(Reuters Health) - Just one out of every 100 U.S. doctors is responsible for 32 percent of the malpractice claims that result in payments to patients, according to a comprehensive study of 15 years’ worth of cases.
And when a doctor has to pay out one claim, the chances are good that the same physician will soon be paying out on another, researchers report in the New England Journal of Medicine.
“I think people will be surprised about the extent to which the claims are concentrated within a relatively small group of practitioners. It’s actually more concentrated than in earlier studies,” chief author David Studdert of Stanford University in California told Reuters Health.

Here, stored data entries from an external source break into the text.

## src/design/mab_consts.svh

```systemverilog
`ifndef MAB_CONSTS_SVH
`define MAB_CONSTS_SVH
// status flag bit positions
`define MAB_FLAG_C 0
`define MAB_FLAG_Z 1
`define MAB_FLAG_N 2
`define MAB_FLAG_V 3
`define MAB_FLAG_S 4
`define MAB_FLAG_H 5
// flag groups each instruction class may touch
`define MAB_MASK_ARITH 8'h2f
`define MAB_MASK_WORD 8'h1f
`define MAB_MASK_LOGIC 8'h0e
`define MAB_MASK_INV 8'h0f
`define MAB_MASK_NONE 8'h00
`define MAB_STATUS_RST 8'h00
`define MAB_ONES 8'hff
// cycle counts per instruction
`define MAB_CYC_ONE 3'h1
`define MAB_CYC_WORD 3'h2
`define MAB_CYC_RELATIVE_JUMP 3'h2
`define MAB_CYC_INDIRECT_JUMP 3'h2
`define MAB_CYC_JMP 3'h3
`define MAB_CYC_RELATIVE_CALL 3'h3
`define MAB_CYC_INDIRECT_CALL 3'h3
`define MAB_CYC_CALL 3'h4
`define MAB_CYC_SKIP1 3'h2
`define MAB_CYC_SKIP2 3'h3
`define MAB_CYC_BRANCH 3'h2
// program counter steps
`define MAB_PC_STEP 16'h0001
`define MAB_PC_SKIP1 16'h0002
`define MAB_PC_SKIP2 16'h0003
`define MAB_PC_LONG 16'h0002
`endif

```

## src/design/mab_pkg.sv

```systemverilog
package mab_pkg;
   typedef enum logic [5:0] {
      op_add, op_add_carry, op_word_add_immediate, op_subtract,
      op_subtract_immediate, op_subtract_with_borrow,
      op_subtract_borrow_immediate, op_word_subtract_immediate,
      op_and, op_and_immediate, op_or, op_or_immediate, op_exclusive_or,
      op_bitwise_invert, op_arithmetic_invert, op_set_bits_mask,
      op_clear_bits_mask, op_increment, op_minus_one, op_self_and_test,
      op_register_zero, op_register_fill_ones, op_relative_jump,
      op_indirect_jump, op_absolute_jump, op_relative_call,
      op_indirect_call, op_direct_call, op_compare_skip_equal,
      op_compare_only, op_compare_with_borrow, op_compare_immediate,
      op_skip_reg_bit_clear, op_skip_reg_bit_set, op_skip_io_bit_clear,
      op_skip_io_bit_set, op_branch_flag_set
   } mab_op_t;
   typedef enum logic [1:0] {st_idle = 2'b01, st_busy = 2'b10} mab_state_t;
   typedef enum logic [2:0] {
      alu_add, alu_sub, alu_and, alu_or, alu_xor, alu_com
   } mab_alu_t;
endpackage

```

## src/design/mab_alu.sv

```systemverilog
`timescale 1ns/100ps
`default_nettype none
`include "mab_consts.svh"
module mab_alu (
   input wire mab_pkg::mab_alu_t op,
   input wire logic [7:0] a,
   input wire logic [7:0] b,
   input wire logic ci,
   output logic [7:0] res,
   output logic [7:0] flags
);
   import mab_pkg::*;
   logic h;
   logic v;
   logic c;
   // carry-chain equations give half-carry without a separate nibble adder
   always_comb begin
      res = 8'h00;
      h = 1'b0;
      v = 1'b0;
      c = 1'b0;
      case (op)
         alu_add: begin
            res = a + b + {7'h00, ci};
            h = (a[3] & b[3]) | (b[3] & ~res[3]) | (~res[3] & a[3]);
            v = (a[7] & b[7] & ~res[7]) | (~a[7] & ~b[7] & res[7]);
            c = (a[7] & b[7]) | (b[7] & ~res[7]) | (~res[7] & a[7]);
         end
         alu_sub: begin
            res = a - b - {7'h00, ci};
            h = (~a[3] & b[3]) | (b[3] & res[3]) | (res[3] & ~a[3]);
            v = (a[7] & ~b[7] & ~res[7]) | (~a[7] & b[7] & res[7]);
            c = (~a[7] & b[7]) | (b[7] & res[7]) | (res[7] & ~a[7]);
         end
         alu_and: res = a & b;
         alu_or: res = a | b;
         alu_xor: res = a ^ b;
         alu_com: begin
            res = `MAB_ONES - a;
            c = 1'b1;
         end
         default: res = 8'h00;
      endcase
      flags = 8'h00;
      flags[`MAB_FLAG_H] = h;
      flags[`MAB_FLAG_V] = v;
      flags[`MAB_FLAG_N] = res[7];
      flags[`MAB_FLAG_Z] = (res == 8'h00);
      flags[`MAB_FLAG_C] = c;
   end
endmodule
`default_nettype wire

```

## src/design/mab_exec.sv

```systemverilog
// Function
// - add and add-with-carry sum operands, set Z C N V H, one cycle.
// - word add immediate adds constant to pair, Z C N V S, two cycles.
// - subtract register or constant, write result, Z C N V H, 1 cycle.
// - borrow forms also subtract carry, same flags, 1 cycle.
// - word subtract immediate on pair, Z C N V S, two cycles.
// - and, or, xor write result, touch only Z N V, one cycle.
// - invert gives all-ones minus value, sets Z C N V, one cycle.
// - negate gives zero minus value, sets Z C N V H, one cycle.
// - set-bits ors mask, clear-bits ands inverted mask, Z N V.
// - increment and decrement touch Z N V only, carry kept, 1 cycle.
// - test ands self, clear xors self; fill-ones leaves flags alone.
// - relative and indirect jump two cycles, absolute jump three.
// - relative and indirect call three cycles, direct four, no flags.
// - compare-skip-equal skips by 2 or 3 words, 1/2/3 cycles.
// - compares compute difference, write nothing, Z N V C H, 1 cycle.
// - skip on register bit clear or set, 1/2/3 cycles.
// - skip on I/O bit clear or set, flags untouched.
// - branch on flag set adds offset plus one when flag is one.
`timescale 1ns/100ps
`default_nettype none
`include "mab_consts.svh"
module mab_exec (
   input wire logic CLK,
   input wire logic RST_B,
   input wire logic START,
   input wire mab_pkg::mab_op_t OPCODE,
   input wire logic [7:0] DEST,
   input wire logic [7:0] SRC,
   input wire logic [7:0] IMM,
   input wire logic [15:0] WORD_IN,
   input wire logic [5:0] WORD_K,
   input wire logic [15:0] PC_IN,
   input wire logic [15:0] OFFSET,
   input wire logic [15:0] TARGET,
   input wire logic [15:0] Z_PTR,
   input wire logic NEXT_TWO_WORD,
   input wire logic [7:0] IO_REG,
   input wire logic [2:0] BIT_SEL,
   input wire logic [2:0] FLAG_SEL,
   output logic [7:0] RESULT,
   output logic WRITE_DEST,
   output logic [15:0] RESULT_WORD,
   output logic WRITE_WORD,
   output logic [7:0] STATUS,
   output logic [15:0] PC_OUT,
   output logic [15:0] RETURN_ADDR,
   output logic PUSH_RETURN,
   output logic DONE,
   output logic BUSY
);
   import mab_pkg::*;
   mab_alu_t a_op;
   logic [7:0] a_a;
   logic [7:0] a_b;
   logic a_ci;
   logic [7:0] a_res;
   logic [7:0] a_fl;
   logic [7:0] d_mask;
   logic [7:0] d_fl;
   logic [7:0] d_stat;
   logic [7:0] d_res;
   logic [15:0] d_word;
   logic [15:0] d_pc;
   logic [15:0] d_ret;
   logic [2:0] d_cyc;
   logic d_wr;
   logic d_wrw;
   logic d_push;
   logic skip;
   logic [15:0] pc_inc;
   logic [15:0] pc_rel;
   logic [15:0] w_sum;
   mab_state_t state;
   mab_state_t next_state;
   logic [2:0] rem;
   logic [2:0] next_rem;
   logic [7:0] pstat;
   logic [7:0] next_pstat;
   logic [2:0] pstr;
   logic [2:0] next_pstr;
   logic [7:0] next_result;
   logic [15:0] next_result_word;
   logic [7:0] next_status;
   logic [15:0] next_pc_out;
   logic [15:0] next_return_addr;
   logic next_write_dest;
   logic next_write_word;
   logic next_push_return;
   logic next_done;

   mab_alu u_alu (
      .op(a_op),
      .a(a_a),
      .b(a_b),
      .ci(a_ci),
      .res(a_res),
      .flags(a_fl)
   );

   assign pc_inc = PC_IN + `MAB_PC_STEP;
   assign pc_rel = PC_IN + OFFSET + `MAB_PC_STEP;
   // 16-bit pair arithmetic stays here; the byte alu has no word path
   assign w_sum = (OPCODE == op_word_add_immediate) ?
                  WORD_IN + {10'h000, WORD_K} : WORD_IN - {10'h000, WORD_K};

   // decode: operands, flag group, target, cycle count
   always_comb begin
      a_op = alu_add;
      a_a = DEST;
      a_b = SRC;
      a_ci = 1'b0;
      d_mask = `MAB_MASK_NONE;
      d_wr = 1'b0;
      d_wrw = 1'b0;
      d_push = 1'b0;
      d_pc = pc_inc;
      d_ret = pc_inc;
      d_cyc = `MAB_CYC_ONE;
      d_fl = a_fl;
      skip = 1'b0;
      case (OPCODE)
         op_add, op_add_carry: begin
            a_ci = (OPCODE == op_add_carry) & STATUS[`MAB_FLAG_C];
            d_mask = `MAB_MASK_ARITH;
            d_wr = 1'b1;
         end
         op_subtract, op_subtract_immediate: begin
            a_op = alu_sub;
            a_b = (OPCODE == op_subtract) ? SRC : IMM;
            d_mask = `MAB_MASK_ARITH;
            d_wr = 1'b1;
         end
         op_subtract_with_borrow, op_subtract_borrow_immediate: begin
            a_op = alu_sub;
            a_b = (OPCODE == op_subtract_with_borrow) ? SRC : IMM;
            a_ci = STATUS[`MAB_FLAG_C];
            d_mask = `MAB_MASK_ARITH;
            d_wr = 1'b1;
         end
         op_word_add_immediate, op_word_subtract_immediate: begin
            d_fl = 8'h00;
            d_fl[`MAB_FLAG_N] = w_sum[15];
            d_fl[`MAB_FLAG_Z] = (w_sum == 16'h0000);
            if (OPCODE == op_word_add_immediate) begin
               d_fl[`MAB_FLAG_V] = ~WORD_IN[15] & w_sum[15];
               d_fl[`MAB_FLAG_C] = WORD_IN[15] & ~w_sum[15];
            end else begin
               d_fl[`MAB_FLAG_V] = WORD_IN[15] & ~w_sum[15];
               d_fl[`MAB_FLAG_C] = ~WORD_IN[15] & w_sum[15];
            end
            d_fl[`MAB_FLAG_S] = d_fl[`MAB_FLAG_N] ^ d_fl[`MAB_FLAG_V];
            d_mask = `MAB_MASK_WORD;
            d_wrw = 1'b1;
            d_cyc = `MAB_CYC_WORD;
         end
         op_and, op_and_immediate, op_self_and_test, op_clear_bits_mask: begin
            a_op = alu_and;
            a_b = (OPCODE == op_and) ? SRC : IMM;
            if (OPCODE == op_self_and_test) a_b = DEST;
            if (OPCODE == op_clear_bits_mask) a_b = `MAB_ONES - IMM;
            d_mask = `MAB_MASK_LOGIC;
            d_wr = 1'b1;
         end
         op_or, op_or_immediate, op_set_bits_mask: begin
            a_op = alu_or;
            a_b = (OPCODE == op_or) ? SRC : IMM;
            d_mask = `MAB_MASK_LOGIC;
            d_wr = 1'b1;
         end
         op_exclusive_or, op_register_zero: begin
            a_op = alu_xor;
            if (OPCODE == op_register_zero) a_b = DEST;
            d_mask = `MAB_MASK_LOGIC;
            d_wr = 1'b1;
         end
         op_bitwise_invert: begin
            a_op = alu_com;
            d_mask = `MAB_MASK_INV;
            d_wr = 1'b1;
         end
         op_arithmetic_invert: begin
            a_op = alu_sub;
            a_a = 8'h00;
            a_b = DEST;
            d_mask = `MAB_MASK_ARITH;
            d_wr = 1'b1;
         end
         op_increment, op_minus_one: begin
            a_op = (OPCODE == op_increment) ? alu_add : alu_sub;
            a_b = 8'h01;
            d_mask = `MAB_MASK_LOGIC;
            d_wr = 1'b1;
         end
         op_register_fill_ones: begin
            a_op = alu_or;
            a_b = `MAB_ONES;
            d_wr = 1'b1;
         end
         op_compare_only, op_compare_with_borrow, op_compare_immediate: begin
            a_op = alu_sub;
            a_b = (OPCODE == op_compare_immediate) ? IMM : SRC;
            a_ci = (OPCODE == op_compare_with_borrow) & STATUS[`MAB_FLAG_C];
            d_mask = `MAB_MASK_ARITH;
         end
         op_relative_jump: begin
            d_pc = pc_rel;
            d_cyc = `MAB_CYC_RELATIVE_JUMP;
         end
         op_indirect_jump: begin
            d_pc = Z_PTR;
            d_cyc = `MAB_CYC_INDIRECT_JUMP;
         end
         op_absolute_jump: begin
            d_pc = TARGET;
            d_cyc = `MAB_CYC_JMP;
         end
         op_relative_call, op_indirect_call: begin
            d_pc = (OPCODE == op_relative_call) ? pc_rel : Z_PTR;
            d_push = 1'b1;
            d_cyc = `MAB_CYC_RELATIVE_CALL;
         end
         op_direct_call: begin
            d_pc = TARGET;
            d_ret = PC_IN + `MAB_PC_LONG;
            d_push = 1'b1;
            d_cyc = `MAB_CYC_CALL;
         end
         op_compare_skip_equal: skip = (DEST == SRC);
         op_skip_reg_bit_clear: skip = ~SRC[BIT_SEL];
         op_skip_reg_bit_set: skip = SRC[BIT_SEL];
         op_skip_io_bit_clear: skip = ~IO_REG[BIT_SEL];
         op_skip_io_bit_set: skip = IO_REG[BIT_SEL];
         op_branch_flag_set: begin
            if (STATUS[FLAG_SEL]) begin
               d_pc = pc_rel;
               d_cyc = `MAB_CYC_BRANCH;
            end
         end
         default: d_cyc = `MAB_CYC_ONE;
      endcase
      // skipped instruction length sets both step and cycle count
      if (skip) begin
         d_pc = PC_IN + (NEXT_TWO_WORD ? `MAB_PC_SKIP2 : `MAB_PC_SKIP1);
         d_cyc = NEXT_TWO_WORD ? `MAB_CYC_SKIP2 : `MAB_CYC_SKIP1;
      end
      d_res = a_res;
      d_word = w_sum;
      d_stat = (STATUS & ~d_mask) | (d_fl & d_mask);
   end

   // sequencing: data outputs load at start, flags and strobes at the end
   always_comb begin
      next_state = state;
      next_rem = rem;
      next_pstat = pstat;
      next_pstr = pstr;
      next_result = RESULT;
      next_result_word = RESULT_WORD;
      next_status = STATUS;
      next_pc_out = PC_OUT;
      next_return_addr = RETURN_ADDR;
      next_write_dest = 1'b0;
      next_write_word = 1'b0;
      next_push_return = 1'b0;
      next_done = 1'b0;
      case (state)
         st_idle: begin
            if (START) begin
               next_result = d_res;
               next_result_word = d_word;
               next_pc_out = d_pc;
               next_return_addr = d_ret;
               if (d_cyc == `MAB_CYC_ONE) begin
                  next_status = d_stat;
                  next_write_dest = d_wr;
                  next_write_word = d_wrw;
                  next_push_return = d_push;
                  next_done = 1'b1;
               end else begin
                  next_state = st_busy;
                  next_rem = d_cyc - 3'h1;
                  next_pstat = d_stat;
                  next_pstr = {d_wr, d_wrw, d_push};
               end
            end
         end
         st_busy: begin
            // start requests are ignored here; the core stalls on busy
            next_rem = rem - 3'h1;
            if (rem == 3'h1) begin
               next_state = st_idle;
               next_status = pstat;
               next_write_dest = pstr[2];
               next_write_word = pstr[1];
               next_push_return = pstr[0];
               next_done = 1'b1;
            end
         end
         default: next_state = st_idle;
      endcase
   end

   // registers only
   always_ff @(posedge CLK or negedge RST_B) begin
      if (!RST_B) begin
         state <= st_idle;
         rem <= 3'h0;
         pstat <= 8'h00;
         pstr <= 3'h0;
         RESULT <= 8'h00;
         RESULT_WORD <= 16'h0000;
         STATUS <= `MAB_STATUS_RST;
         PC_OUT <= 16'h0000;
         RETURN_ADDR <= 16'h0000;
         WRITE_DEST <= 1'b0;
         WRITE_WORD <= 1'b0;
         PUSH_RETURN <= 1'b0;
         DONE <= 1'b0;
         BUSY <= 1'b0;
      end else begin
         state <= next_state;
         rem <= next_rem;
         pstat <= next_pstat;
         pstr <= next_pstr;
         RESULT <= next_result;
         RESULT_WORD <= next_result_word;
         STATUS <= next_status;
         PC_OUT <= next_pc_out;
         RETURN_ADDR <= next_return_addr;
         WRITE_DEST <= next_write_dest;
         WRITE_WORD <= next_write_word;
         PUSH_RETURN <= next_push_return;
         DONE <= next_done;
         BUSY <= (next_state == st_busy);
      end
   end

   logic go;
   assign go = START && (state == st_idle);
endmodule
`default_nettype wire

```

The result, he said, demonstrates that there are practitioners who can accumulate large numbers of claims and continue to practice.
Earlier studies looked at malpractice claims that may or may not have had merit. This study looked at all cases in the National Practitioner Data Bank where payments were made.
Those other studies typically focused on a single insurer or a single state, and repeat offenders may have been able to avoid being tracked, by moving or switching insurers, Studdert said. “We have a kind of national all-encompassing window, so we should have been able to track the doctors wherever they go.”
Physicians in specialties such as anesthesiology and neurology have long been known to face an inherently higher risk for malpractice claims.
“This study rather convincingly shows, however, that even within specific specialties, malpractice claims are relatively concentrated and that a strong predictor of subsequent claims is a prior history of malpractice claims,” said Dr. Anupam Jena, associate professor of healthcare policy at Harvard Medical School in Boston, who was not connected to the research.
In addition, “this is the most comprehensive exploration of the hypothesis that individual physician malpractice risk may be predictable,” he told Reuters Health in an email. “To strengthen prediction, there are important factors that future analyses will hopefully consider such as patient volume, complexity of services provided, experience, and specifics on medical school, residency, and fellowship training.”
Studdert’s team analyzed 66,426 claims paid against 54,099 doctors from 2005 to 2014.
Nearly all were out-of-court settlements. Almost one third of the cases were sparked by a patient’s death. About 1 percent of physicians had at least two paid claims against them and those doctors accounted for 32 percent of paid claims.
One hundred twenty six doctors had more than five paid claims against them.
The median payment among all claims was nearly $205,000.
Doctors who accumulated two lawsuits where money was paid out were twice as likely to be successfully sued for malpractice a third time compared to doctors who only had one paid claim against them. Doctors with more than five paid claims were 12 times more likely to face a subsequent claim.
Compared to general practitioners, recurrence rates were roughly two times higher in the fields of obstetrics and gynecology, orthopedic surgery, plastic surgery and general surgery. The recurrence rate was highest for neurosurgeons, at 2.3 times that of GPs.
Researchers looked for other traits, beyond specialty, that might predict which doctors are more likely to have malpractice claims.
They found that physicians under age 35 were two thirds less likely to have to pay on a malpractice claim after an initial payment. The odds of paying out on a subsequent claim were 38 percent higher among male doctors than female physicians. Doctors trained outside the United States were 12 percent more likely to have to pay out on more than one claim.
If problematic physicians can be identified, it might be possible to get them into programs designed to improve their practice and help them avoid future claims.
“There’s a question mark over whether interventions such as peer coaching, supervision, placing conditions on practice and so forth really are capable of returning high-risk physicians to safe practice,” Studdert said. “We need to learn a lot more about these programs.”